(Data extracted from a collection)
■ ■ ■ ■

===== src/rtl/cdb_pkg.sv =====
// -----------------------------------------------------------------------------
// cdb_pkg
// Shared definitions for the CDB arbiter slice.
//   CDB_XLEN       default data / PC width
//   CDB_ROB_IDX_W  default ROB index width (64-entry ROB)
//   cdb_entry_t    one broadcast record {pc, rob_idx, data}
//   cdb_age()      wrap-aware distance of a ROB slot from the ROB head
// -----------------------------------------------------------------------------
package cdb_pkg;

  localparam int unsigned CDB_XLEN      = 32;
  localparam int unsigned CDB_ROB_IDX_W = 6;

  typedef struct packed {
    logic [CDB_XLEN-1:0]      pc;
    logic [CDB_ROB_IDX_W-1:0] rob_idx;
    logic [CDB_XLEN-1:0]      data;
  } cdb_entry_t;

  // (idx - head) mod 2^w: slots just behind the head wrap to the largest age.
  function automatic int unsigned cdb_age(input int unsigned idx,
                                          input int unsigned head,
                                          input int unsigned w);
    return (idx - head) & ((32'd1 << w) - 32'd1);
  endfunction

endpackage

■ ■ ■ ■

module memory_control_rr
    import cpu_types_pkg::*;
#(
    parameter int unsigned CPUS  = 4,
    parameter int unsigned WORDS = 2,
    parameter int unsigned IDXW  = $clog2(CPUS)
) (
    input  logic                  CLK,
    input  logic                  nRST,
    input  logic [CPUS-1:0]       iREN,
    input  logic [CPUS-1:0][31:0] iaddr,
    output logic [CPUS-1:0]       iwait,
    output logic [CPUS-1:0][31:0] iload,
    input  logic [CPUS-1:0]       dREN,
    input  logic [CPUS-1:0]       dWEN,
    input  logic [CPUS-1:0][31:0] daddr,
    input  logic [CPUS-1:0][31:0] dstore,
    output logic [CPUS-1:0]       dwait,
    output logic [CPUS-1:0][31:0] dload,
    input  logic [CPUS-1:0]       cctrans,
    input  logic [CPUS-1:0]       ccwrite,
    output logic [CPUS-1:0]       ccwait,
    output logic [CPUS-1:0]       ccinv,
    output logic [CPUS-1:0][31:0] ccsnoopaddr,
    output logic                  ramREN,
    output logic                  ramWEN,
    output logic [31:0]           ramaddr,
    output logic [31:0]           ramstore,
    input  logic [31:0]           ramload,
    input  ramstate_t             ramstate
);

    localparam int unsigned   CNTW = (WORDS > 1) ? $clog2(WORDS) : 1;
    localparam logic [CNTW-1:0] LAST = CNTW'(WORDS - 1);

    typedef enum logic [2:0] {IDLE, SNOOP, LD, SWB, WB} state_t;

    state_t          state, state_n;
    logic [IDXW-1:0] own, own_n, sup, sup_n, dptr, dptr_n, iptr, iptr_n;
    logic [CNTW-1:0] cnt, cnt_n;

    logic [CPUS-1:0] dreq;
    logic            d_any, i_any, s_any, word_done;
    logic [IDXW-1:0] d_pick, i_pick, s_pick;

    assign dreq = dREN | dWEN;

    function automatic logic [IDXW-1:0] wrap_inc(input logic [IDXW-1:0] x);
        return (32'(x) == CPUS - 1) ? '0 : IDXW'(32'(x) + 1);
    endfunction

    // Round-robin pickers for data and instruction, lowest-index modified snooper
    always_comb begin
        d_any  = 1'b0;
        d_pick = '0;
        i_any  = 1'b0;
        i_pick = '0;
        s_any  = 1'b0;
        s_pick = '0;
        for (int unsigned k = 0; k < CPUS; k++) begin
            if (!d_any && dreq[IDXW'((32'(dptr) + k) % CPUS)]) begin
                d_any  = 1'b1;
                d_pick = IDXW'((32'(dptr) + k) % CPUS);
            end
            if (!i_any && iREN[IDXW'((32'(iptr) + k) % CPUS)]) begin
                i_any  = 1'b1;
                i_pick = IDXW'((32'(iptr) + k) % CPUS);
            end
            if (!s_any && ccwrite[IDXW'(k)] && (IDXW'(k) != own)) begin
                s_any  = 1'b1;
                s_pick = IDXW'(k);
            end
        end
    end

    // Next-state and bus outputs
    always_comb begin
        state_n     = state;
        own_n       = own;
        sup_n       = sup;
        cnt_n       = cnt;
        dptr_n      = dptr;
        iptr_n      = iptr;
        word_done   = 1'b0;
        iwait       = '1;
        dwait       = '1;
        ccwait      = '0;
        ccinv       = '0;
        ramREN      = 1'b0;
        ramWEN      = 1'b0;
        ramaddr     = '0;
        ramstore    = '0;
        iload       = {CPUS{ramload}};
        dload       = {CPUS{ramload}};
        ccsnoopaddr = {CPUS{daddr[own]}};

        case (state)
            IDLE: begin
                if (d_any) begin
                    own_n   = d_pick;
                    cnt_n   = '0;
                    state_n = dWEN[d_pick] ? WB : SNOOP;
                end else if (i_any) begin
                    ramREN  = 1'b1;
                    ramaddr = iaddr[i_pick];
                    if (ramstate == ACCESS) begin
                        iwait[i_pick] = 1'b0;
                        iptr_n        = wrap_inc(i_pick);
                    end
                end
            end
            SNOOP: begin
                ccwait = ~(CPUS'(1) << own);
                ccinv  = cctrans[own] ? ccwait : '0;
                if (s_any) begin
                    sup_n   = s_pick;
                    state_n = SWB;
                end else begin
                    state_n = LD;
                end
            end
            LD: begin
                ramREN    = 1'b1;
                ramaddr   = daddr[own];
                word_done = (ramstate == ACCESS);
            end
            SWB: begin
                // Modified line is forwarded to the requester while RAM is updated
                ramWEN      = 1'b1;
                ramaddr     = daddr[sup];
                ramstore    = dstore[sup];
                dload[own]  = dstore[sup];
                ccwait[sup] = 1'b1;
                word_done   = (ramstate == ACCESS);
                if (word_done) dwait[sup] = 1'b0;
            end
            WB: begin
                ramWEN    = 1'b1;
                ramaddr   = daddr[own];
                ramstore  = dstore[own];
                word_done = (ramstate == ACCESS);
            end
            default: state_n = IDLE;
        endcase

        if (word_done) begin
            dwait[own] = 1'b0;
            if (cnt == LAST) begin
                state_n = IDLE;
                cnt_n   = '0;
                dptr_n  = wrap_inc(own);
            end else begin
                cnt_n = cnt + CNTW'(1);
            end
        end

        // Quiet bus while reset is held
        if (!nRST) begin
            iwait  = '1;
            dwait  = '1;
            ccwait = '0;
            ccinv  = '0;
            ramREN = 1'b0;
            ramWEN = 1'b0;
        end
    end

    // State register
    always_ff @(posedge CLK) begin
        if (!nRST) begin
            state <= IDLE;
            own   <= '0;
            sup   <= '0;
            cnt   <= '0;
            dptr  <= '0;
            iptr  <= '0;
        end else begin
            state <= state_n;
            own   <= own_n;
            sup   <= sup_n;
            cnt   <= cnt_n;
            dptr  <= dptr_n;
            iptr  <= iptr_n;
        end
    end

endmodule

■ ■ ■ ■

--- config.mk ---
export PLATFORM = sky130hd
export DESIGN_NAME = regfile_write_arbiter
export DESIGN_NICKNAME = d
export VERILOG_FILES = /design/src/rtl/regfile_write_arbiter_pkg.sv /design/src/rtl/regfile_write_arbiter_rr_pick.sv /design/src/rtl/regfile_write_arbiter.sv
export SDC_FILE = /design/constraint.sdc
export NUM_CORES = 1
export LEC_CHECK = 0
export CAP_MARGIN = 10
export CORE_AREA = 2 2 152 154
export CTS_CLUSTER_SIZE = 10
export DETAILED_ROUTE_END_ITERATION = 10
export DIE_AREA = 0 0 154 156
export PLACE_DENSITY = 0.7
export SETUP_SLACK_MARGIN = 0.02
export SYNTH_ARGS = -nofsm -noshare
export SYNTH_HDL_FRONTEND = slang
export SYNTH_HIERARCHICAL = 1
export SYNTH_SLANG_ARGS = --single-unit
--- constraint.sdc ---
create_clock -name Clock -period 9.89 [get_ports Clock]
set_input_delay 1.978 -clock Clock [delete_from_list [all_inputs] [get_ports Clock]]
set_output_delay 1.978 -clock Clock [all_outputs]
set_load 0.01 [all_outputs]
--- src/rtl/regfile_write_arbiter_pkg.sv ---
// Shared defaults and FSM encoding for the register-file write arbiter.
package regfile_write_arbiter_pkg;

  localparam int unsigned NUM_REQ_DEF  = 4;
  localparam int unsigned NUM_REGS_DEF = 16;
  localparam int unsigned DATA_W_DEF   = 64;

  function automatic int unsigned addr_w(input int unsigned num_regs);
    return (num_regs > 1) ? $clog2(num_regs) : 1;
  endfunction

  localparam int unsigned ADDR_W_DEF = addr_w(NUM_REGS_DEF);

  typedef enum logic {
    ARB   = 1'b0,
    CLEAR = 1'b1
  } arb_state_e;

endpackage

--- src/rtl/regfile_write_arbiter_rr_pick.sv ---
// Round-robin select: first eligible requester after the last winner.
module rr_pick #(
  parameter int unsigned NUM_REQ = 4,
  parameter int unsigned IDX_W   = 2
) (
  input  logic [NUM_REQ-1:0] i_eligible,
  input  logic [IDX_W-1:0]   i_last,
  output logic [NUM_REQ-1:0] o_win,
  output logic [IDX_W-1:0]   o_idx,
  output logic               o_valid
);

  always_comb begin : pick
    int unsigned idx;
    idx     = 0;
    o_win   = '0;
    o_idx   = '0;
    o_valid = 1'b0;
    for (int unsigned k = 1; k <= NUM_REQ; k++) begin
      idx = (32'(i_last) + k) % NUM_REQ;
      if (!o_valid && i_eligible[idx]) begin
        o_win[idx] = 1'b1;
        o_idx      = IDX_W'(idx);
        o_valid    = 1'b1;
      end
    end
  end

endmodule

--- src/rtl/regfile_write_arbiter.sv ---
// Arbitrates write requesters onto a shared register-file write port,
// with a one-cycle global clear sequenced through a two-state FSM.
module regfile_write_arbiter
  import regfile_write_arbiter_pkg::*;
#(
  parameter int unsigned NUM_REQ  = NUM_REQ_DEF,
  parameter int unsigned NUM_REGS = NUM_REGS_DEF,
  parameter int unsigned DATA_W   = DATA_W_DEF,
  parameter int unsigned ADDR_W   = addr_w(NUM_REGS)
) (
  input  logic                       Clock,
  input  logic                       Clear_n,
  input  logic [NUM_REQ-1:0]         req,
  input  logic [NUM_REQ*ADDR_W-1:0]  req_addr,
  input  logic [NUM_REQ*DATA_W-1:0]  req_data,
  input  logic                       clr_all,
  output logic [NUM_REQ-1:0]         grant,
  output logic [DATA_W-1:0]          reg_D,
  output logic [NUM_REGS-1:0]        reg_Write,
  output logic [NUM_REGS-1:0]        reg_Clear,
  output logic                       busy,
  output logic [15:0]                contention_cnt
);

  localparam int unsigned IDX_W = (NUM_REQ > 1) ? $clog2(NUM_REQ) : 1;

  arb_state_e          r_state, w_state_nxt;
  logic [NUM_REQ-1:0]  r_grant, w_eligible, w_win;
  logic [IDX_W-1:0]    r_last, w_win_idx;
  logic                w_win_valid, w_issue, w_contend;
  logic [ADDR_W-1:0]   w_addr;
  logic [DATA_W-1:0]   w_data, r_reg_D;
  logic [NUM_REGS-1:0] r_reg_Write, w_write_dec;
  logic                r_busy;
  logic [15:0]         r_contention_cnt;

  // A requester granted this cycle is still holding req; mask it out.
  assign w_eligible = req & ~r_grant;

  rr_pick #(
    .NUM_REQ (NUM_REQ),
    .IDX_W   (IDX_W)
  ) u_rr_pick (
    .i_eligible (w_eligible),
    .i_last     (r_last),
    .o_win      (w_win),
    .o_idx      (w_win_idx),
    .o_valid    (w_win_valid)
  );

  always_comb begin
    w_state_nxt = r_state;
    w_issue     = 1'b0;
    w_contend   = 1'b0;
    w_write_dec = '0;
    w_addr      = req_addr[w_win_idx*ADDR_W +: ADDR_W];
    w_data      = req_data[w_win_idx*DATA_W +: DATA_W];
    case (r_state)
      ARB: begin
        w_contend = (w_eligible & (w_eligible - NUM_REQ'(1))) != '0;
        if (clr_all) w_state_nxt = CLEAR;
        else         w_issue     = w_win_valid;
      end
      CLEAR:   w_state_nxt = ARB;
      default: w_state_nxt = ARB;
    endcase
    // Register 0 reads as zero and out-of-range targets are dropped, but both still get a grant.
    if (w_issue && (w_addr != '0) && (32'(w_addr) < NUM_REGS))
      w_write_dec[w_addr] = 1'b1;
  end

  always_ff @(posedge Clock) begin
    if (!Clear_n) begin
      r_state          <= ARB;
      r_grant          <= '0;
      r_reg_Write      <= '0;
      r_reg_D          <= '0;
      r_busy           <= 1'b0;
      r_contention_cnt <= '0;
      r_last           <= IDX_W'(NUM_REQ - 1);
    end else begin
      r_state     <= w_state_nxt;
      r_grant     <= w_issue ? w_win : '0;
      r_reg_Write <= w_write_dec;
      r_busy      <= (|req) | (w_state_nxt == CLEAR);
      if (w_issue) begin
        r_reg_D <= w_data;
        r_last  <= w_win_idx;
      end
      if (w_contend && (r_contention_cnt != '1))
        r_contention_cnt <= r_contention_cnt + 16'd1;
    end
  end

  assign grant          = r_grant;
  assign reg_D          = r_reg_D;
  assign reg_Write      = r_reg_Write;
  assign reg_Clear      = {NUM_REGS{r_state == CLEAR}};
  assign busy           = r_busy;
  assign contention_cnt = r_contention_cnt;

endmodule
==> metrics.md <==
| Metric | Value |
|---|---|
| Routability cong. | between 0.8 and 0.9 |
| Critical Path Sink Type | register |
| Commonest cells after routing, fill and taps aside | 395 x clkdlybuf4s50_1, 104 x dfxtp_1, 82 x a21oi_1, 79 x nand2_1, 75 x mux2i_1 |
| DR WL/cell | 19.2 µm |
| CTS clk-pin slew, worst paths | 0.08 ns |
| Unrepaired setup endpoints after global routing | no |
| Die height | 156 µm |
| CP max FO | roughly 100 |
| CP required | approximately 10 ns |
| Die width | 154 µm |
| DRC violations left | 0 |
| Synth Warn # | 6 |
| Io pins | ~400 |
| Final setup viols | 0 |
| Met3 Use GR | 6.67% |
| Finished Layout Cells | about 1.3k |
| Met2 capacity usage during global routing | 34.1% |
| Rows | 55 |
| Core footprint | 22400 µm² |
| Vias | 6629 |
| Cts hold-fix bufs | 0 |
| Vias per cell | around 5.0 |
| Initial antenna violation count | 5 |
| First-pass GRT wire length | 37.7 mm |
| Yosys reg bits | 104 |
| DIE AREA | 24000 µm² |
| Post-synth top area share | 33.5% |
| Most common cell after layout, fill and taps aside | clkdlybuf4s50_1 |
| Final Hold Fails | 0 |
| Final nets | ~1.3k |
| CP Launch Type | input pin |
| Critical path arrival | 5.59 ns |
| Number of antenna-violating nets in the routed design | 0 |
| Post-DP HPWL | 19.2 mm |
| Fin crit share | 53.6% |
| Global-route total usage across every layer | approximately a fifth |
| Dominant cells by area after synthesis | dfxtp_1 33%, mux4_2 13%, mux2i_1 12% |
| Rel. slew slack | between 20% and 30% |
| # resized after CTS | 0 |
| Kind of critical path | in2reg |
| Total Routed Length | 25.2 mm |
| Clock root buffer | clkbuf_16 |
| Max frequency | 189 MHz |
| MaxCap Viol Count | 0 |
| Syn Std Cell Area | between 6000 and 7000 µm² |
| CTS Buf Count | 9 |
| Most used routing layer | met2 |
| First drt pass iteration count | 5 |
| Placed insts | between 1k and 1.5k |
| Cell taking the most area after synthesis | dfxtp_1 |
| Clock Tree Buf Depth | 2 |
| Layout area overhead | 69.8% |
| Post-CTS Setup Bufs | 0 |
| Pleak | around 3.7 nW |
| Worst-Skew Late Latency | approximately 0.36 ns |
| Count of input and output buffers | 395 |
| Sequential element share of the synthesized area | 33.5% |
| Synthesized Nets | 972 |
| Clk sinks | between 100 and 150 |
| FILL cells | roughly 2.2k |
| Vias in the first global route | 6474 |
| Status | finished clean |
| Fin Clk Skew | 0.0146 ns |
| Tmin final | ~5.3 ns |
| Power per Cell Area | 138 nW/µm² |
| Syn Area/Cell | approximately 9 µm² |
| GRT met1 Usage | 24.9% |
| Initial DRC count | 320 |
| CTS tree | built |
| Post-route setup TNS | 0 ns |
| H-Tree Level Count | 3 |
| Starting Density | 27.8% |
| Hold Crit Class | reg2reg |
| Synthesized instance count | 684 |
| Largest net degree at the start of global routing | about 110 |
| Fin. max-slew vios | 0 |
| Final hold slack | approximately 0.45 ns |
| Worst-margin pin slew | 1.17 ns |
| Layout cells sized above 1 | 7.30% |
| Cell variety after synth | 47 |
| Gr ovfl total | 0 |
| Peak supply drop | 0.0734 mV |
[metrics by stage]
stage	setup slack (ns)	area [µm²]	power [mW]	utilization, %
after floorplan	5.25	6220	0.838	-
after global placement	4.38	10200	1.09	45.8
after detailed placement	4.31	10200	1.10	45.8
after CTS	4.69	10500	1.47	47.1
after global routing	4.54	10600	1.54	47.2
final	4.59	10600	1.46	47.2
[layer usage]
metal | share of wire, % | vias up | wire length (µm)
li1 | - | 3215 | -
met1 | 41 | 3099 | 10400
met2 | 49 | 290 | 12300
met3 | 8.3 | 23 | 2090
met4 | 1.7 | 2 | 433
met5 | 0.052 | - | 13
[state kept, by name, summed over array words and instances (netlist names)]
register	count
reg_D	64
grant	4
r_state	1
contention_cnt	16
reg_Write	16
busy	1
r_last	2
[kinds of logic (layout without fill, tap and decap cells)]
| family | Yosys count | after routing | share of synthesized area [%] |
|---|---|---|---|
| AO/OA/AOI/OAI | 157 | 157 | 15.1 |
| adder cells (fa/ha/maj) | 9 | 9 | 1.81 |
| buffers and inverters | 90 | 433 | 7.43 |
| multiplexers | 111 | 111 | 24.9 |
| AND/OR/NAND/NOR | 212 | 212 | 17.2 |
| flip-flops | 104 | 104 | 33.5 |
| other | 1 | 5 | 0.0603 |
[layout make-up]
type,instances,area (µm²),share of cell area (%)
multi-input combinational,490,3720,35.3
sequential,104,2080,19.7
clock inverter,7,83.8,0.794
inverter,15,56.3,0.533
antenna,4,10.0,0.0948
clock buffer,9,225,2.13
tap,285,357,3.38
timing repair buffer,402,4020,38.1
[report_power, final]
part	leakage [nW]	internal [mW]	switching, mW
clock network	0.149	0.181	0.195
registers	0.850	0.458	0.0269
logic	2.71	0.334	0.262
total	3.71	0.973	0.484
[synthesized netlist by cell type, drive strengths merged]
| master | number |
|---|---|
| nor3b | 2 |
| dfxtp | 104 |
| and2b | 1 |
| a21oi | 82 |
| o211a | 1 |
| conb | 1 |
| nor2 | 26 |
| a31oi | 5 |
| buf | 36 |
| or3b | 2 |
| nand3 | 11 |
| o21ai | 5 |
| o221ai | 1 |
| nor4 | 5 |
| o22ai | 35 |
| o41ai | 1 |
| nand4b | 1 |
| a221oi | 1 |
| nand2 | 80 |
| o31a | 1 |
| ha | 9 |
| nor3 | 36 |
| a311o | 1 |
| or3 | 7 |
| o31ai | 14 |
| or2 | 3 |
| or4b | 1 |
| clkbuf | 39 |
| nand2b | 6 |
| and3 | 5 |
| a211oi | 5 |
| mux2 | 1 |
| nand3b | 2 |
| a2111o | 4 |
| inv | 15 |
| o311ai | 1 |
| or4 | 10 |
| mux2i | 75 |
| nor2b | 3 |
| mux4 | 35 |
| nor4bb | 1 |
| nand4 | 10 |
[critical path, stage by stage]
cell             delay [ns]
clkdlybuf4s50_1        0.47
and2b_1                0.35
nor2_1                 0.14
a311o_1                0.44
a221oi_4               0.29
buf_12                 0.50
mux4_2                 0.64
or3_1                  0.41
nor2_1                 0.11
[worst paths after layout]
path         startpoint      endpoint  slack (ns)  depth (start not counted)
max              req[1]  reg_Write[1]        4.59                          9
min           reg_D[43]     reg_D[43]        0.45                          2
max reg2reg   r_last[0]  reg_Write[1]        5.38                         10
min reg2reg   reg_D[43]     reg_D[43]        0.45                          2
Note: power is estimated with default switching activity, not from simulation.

■ ■ ■ ■

# Task details:
Say how many lines in the records hold "while", with the number as the whole reply.

# Expected output:
2